Data for this exercise:
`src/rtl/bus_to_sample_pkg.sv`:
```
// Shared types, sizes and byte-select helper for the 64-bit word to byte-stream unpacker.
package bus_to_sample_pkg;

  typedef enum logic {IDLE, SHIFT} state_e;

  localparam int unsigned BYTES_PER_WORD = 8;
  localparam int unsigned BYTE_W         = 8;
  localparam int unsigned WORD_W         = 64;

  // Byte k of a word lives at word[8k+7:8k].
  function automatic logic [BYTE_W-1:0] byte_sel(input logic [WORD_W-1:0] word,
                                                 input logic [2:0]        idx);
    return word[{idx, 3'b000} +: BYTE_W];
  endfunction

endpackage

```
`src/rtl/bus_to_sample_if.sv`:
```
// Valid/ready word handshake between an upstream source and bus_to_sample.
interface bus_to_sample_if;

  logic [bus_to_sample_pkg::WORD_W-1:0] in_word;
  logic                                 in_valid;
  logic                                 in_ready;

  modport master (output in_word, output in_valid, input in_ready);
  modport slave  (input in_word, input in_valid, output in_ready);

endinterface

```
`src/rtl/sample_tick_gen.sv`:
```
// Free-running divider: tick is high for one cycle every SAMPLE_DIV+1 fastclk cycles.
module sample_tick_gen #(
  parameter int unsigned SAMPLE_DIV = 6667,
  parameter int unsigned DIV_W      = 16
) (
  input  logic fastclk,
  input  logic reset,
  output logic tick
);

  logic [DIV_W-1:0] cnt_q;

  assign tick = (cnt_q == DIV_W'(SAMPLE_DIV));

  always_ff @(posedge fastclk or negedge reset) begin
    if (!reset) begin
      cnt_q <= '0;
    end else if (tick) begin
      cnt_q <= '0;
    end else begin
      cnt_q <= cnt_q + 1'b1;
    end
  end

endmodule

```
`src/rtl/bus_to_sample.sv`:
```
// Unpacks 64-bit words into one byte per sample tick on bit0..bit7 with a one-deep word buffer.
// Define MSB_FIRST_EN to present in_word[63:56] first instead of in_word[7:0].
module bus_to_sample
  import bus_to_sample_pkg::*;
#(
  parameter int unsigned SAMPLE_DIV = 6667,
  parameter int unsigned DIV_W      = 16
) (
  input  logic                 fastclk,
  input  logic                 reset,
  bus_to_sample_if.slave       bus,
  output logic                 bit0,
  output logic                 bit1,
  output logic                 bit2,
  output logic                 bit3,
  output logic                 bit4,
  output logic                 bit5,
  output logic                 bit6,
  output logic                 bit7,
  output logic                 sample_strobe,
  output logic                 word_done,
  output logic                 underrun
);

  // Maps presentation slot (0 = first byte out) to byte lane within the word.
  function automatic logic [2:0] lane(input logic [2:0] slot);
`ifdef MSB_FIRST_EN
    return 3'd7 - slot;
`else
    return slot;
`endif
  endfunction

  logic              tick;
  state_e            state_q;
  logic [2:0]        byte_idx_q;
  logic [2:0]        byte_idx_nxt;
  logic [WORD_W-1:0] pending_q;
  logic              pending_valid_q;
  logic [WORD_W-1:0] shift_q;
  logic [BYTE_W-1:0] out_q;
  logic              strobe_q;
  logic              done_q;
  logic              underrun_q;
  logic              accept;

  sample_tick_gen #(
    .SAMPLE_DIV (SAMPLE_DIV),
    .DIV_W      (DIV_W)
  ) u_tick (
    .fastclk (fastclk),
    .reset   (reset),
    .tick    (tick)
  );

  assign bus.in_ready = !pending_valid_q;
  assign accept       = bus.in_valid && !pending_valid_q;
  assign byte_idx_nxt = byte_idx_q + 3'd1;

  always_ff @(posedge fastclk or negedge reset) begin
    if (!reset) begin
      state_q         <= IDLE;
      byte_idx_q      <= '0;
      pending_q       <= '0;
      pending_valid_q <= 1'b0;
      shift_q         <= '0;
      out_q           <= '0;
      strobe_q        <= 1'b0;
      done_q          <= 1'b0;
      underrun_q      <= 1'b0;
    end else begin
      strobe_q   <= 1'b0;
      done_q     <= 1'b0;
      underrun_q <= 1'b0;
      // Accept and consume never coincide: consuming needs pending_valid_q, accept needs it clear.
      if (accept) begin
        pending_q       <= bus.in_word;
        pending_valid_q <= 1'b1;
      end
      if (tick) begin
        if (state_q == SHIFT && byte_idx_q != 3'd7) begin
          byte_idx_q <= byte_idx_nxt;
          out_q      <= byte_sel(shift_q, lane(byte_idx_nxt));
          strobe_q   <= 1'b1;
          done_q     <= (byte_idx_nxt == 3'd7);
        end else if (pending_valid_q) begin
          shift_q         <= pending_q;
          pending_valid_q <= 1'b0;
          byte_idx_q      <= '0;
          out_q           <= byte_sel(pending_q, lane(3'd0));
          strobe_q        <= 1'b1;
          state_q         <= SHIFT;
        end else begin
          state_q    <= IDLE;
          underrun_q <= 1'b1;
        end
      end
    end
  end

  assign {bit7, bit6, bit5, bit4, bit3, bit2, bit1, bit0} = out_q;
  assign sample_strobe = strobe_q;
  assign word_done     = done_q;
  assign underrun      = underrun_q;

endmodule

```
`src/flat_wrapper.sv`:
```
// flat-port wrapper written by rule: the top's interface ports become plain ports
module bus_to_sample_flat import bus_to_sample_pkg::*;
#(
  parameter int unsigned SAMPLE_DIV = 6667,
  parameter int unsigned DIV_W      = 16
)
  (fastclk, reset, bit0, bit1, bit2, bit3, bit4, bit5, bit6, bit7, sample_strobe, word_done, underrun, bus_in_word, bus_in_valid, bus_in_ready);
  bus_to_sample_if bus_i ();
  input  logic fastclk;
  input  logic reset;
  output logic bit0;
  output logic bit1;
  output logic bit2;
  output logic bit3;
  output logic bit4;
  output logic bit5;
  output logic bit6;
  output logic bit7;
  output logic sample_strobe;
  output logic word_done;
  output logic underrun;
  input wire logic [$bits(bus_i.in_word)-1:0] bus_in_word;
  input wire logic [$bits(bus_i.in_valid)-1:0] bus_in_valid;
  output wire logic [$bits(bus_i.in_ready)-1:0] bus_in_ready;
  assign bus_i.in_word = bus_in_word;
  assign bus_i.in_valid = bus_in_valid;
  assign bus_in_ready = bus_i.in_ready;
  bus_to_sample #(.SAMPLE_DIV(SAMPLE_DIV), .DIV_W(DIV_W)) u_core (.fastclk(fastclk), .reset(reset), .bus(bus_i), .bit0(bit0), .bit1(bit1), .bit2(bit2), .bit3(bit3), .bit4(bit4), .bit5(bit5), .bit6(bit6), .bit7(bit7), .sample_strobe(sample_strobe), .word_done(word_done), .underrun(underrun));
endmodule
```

Work instructions: Set down every record above exactly as written.

Problem solution:
`src/rtl/bus_to_sample_pkg.sv`:
```
// Shared types, sizes and byte-select helper for the 64-bit word to byte-stream unpacker.
package bus_to_sample_pkg;

  typedef enum logic {IDLE, SHIFT} state_e;

  localparam int unsigned BYTES_PER_WORD = 8;
  localparam int unsigned BYTE_W         = 8;
  localparam int unsigned WORD_W         = 64;

  // Byte k of a word lives at word[8k+7:8k].
  function automatic logic [BYTE_W-1:0] byte_sel(input logic [WORD_W-1:0] word,
                                                 input logic [2:0]        idx);
    return word[{idx, 3'b000} +: BYTE_W];
  endfunction

endpackage

```
`src/rtl/bus_to_sample_if.sv`:
```
// Valid/ready word handshake between an upstream source and bus_to_sample.
interface bus_to_sample_if;

  logic [bus_to_sample_pkg::WORD_W-1:0] in_word;
  logic                                 in_valid;
  logic                                 in_ready;

  modport master (output in_word, output in_valid, input in_ready);
  modport slave  (input in_word, input in_valid, output in_ready);

endinterface

```
`src/rtl/sample_tick_gen.sv`:
```
// Free-running divider: tick is high for one cycle every SAMPLE_DIV+1 fastclk cycles.
module sample_tick_gen #(
  parameter int unsigned SAMPLE_DIV = 6667,
  parameter int unsigned DIV_W      = 16
) (
  input  logic fastclk,
  input  logic reset,
  output logic tick
);

  logic [DIV_W-1:0] cnt_q;

  assign tick = (cnt_q == DIV_W'(SAMPLE_DIV));

  always_ff @(posedge fastclk or negedge reset) begin
    if (!reset) begin
      cnt_q <= '0;
    end else if (tick) begin
      cnt_q <= '0;
    end else begin
      cnt_q <= cnt_q + 1'b1;
    end
  end

endmodule

```
`src/rtl/bus_to_sample.sv`:
```
// Unpacks 64-bit words into one byte per sample tick on bit0..bit7 with a one-deep word buffer.
// Define MSB_FIRST_EN to present in_word[63:56] first instead of in_word[7:0].
module bus_to_sample
  import bus_to_sample_pkg::*;
#(
  parameter int unsigned SAMPLE_DIV = 6667,
  parameter int unsigned DIV_W      = 16
) (
  input  logic                 fastclk,
  input  logic                 reset,
  bus_to_sample_if.slave       bus,
  output logic                 bit0,
  output logic                 bit1,
  output logic                 bit2,
  output logic                 bit3,
  output logic                 bit4,
  output logic                 bit5,
  output logic                 bit6,
  output logic                 bit7,
  output logic                 sample_strobe,
  output logic                 word_done,
  output logic                 underrun
);

  // Maps presentation slot (0 = first byte out) to byte lane within the word.
  function automatic logic [2:0] lane(input logic [2:0] slot);
`ifdef MSB_FIRST_EN
    return 3'd7 - slot;
`else
    return slot;
`endif
  endfunction

  logic              tick;
  state_e            state_q;
  logic [2:0]        byte_idx_q;
  logic [2:0]        byte_idx_nxt;
  logic [WORD_W-1:0] pending_q;
  logic              pending_valid_q;
  logic [WORD_W-1:0] shift_q;
  logic [BYTE_W-1:0] out_q;
  logic              strobe_q;
  logic              done_q;
  logic              underrun_q;
  logic              accept;

  sample_tick_gen #(
    .SAMPLE_DIV (SAMPLE_DIV),
    .DIV_W      (DIV_W)
  ) u_tick (
    .fastclk (fastclk),
    .reset   (reset),
    .tick    (tick)
  );

  assign bus.in_ready = !pending_valid_q;
  assign accept       = bus.in_valid && !pending_valid_q;
  assign byte_idx_nxt = byte_idx_q + 3'd1;

  always_ff @(posedge fastclk or negedge reset) begin
    if (!reset) begin
      state_q         <= IDLE;
      byte_idx_q      <= '0;
      pending_q       <= '0;
      pending_valid_q <= 1'b0;
      shift_q         <= '0;
      out_q           <= '0;
      strobe_q        <= 1'b0;
      done_q          <= 1'b0;
      underrun_q      <= 1'b0;
    end else begin
      strobe_q   <= 1'b0;
      done_q     <= 1'b0;
      underrun_q <= 1'b0;
      // Accept and consume never coincide: consuming needs pending_valid_q, accept needs it clear.
      if (accept) begin
        pending_q       <= bus.in_word;
        pending_valid_q <= 1'b1;
      end
      if (tick) begin
        if (state_q == SHIFT && byte_idx_q != 3'd7) begin
          byte_idx_q <= byte_idx_nxt;
          out_q      <= byte_sel(shift_q, lane(byte_idx_nxt));
          strobe_q   <= 1'b1;
          done_q     <= (byte_idx_nxt == 3'd7);
        end else if (pending_valid_q) begin
          shift_q         <= pending_q;
          pending_valid_q <= 1'b0;
          byte_idx_q      <= '0;
          out_q           <= byte_sel(pending_q, lane(3'd0));
          strobe_q        <= 1'b1;
          state_q         <= SHIFT;
        end else begin
          state_q    <= IDLE;
          underrun_q <= 1'b1;
        end
      end
    end
  end

  assign {bit7, bit6, bit5, bit4, bit3, bit2, bit1, bit0} = out_q;
  assign sample_strobe = strobe_q;
  assign word_done     = done_q;
  assign underrun      = underrun_q;

endmodule

```
`src/flat_wrapper.sv`:
```
// flat-port wrapper written by rule: the top's interface ports become plain ports
module bus_to_sample_flat import bus_to_sample_pkg::*;
#(
  parameter int unsigned SAMPLE_DIV = 6667,
  parameter int unsigned DIV_W      = 16
)
  (fastclk, reset, bit0, bit1, bit2, bit3, bit4, bit5, bit6, bit7, sample_strobe, word_done, underrun, bus_in_word, bus_in_valid, bus_in_ready);
  bus_to_sample_if bus_i ();
  input  logic fastclk;
  input  logic reset;
  output logic bit0;
  output logic bit1;
  output logic bit2;
  output logic bit3;
  output logic bit4;
  output logic bit5;
  output logic bit6;
  output logic bit7;
  output logic sample_strobe;
  output logic word_done;
  output logic underrun;
  input wire logic [$bits(bus_i.in_word)-1:0] bus_in_word;
  input wire logic [$bits(bus_i.in_valid)-1:0] bus_in_valid;
  output wire logic [$bits(bus_i.in_ready)-1:0] bus_in_ready;
  assign bus_i.in_word = bus_in_word;
  assign bus_i.in_valid = bus_in_valid;
  assign bus_in_ready = bus_i.in_ready;
  bus_to_sample #(.SAMPLE_DIV(SAMPLE_DIV), .DIV_W(DIV_W)) u_core (.fastclk(fastclk), .reset(reset), .bus(bus_i), .bit0(bit0), .bit1(bit1), .bit2(bit2), .bit3(bit3), .bit4(bit4), .bit5(bit5), .bit6(bit6), .bit7(bit7), .sample_strobe(sample_strobe), .word_done(word_done), .underrun(underrun));
endmodule
```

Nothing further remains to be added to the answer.